Statement of the problem. Challenges in developing patient reported outcomes strategies for orphan drugs include identifying, recruiting and retaining patients in clinical trials, often from multiple countries. Study design issues including identifying suitable end points and comparators, and then how to measure selected end points. Often there will not be a suitable patient reported outcome measure (PRO) already available, leading to the need to invest time and resource in developing a new PRO, or in identifying, adapting and validating existing measures. Nonetheless, PROs, which are an increasingly important endpoint for clinical trials in general, are especially important for rare diseases research, where the patients’ quality of life is often a primary end point. Whilst generic off the shelf PROs do exist, disease specific PROs are preferable in that they pick up on the nuance of living with a specific rare disease, and, essentially, measure what is important to patients. Indeed, researchers and clinicians’ may not always be wholly cognizant of the nuances of living with a rare disease; this is why patient involvement in the development of a PRO is an important criteria on which PROs within trials are judged by regulatory bodies. Recommendations.

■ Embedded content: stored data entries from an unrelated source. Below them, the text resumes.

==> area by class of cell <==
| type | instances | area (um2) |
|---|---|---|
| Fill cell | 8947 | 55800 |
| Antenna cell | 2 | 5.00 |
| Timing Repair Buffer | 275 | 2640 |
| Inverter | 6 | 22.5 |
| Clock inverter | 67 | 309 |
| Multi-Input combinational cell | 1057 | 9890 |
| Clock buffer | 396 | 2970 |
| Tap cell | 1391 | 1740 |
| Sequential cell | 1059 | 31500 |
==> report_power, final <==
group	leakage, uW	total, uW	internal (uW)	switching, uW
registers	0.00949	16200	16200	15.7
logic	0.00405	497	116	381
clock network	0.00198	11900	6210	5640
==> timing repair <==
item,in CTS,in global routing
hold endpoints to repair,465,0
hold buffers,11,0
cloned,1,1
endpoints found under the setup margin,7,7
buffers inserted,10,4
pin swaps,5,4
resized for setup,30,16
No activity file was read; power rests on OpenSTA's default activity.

To facilitate the identification and subsequent development or adaptation and validation of a robust PRO, patient advocacy groups can play a pivotal role in gaining support for a study and advising on patient recruitment. However, expertise is also needed in systematically reviewing PROs to identify whether there are any existing and robust measures available. And, if there are not, psychometric expertise is then also needed in PRO development and or adaptation and validation, including potentially the validation process for migrating from paper based PROs to electronic PROs. As each of these components at the study design stage is often an unknown, and takes time to do robustly, early stage consideration of the patient reported outcomes strategy is especially important for rare diseases research. This presentation will outline these issues, with the aim of raising awareness of the challenges and facilitating timely consideration regarding the involvement of PROs in rare diseases research.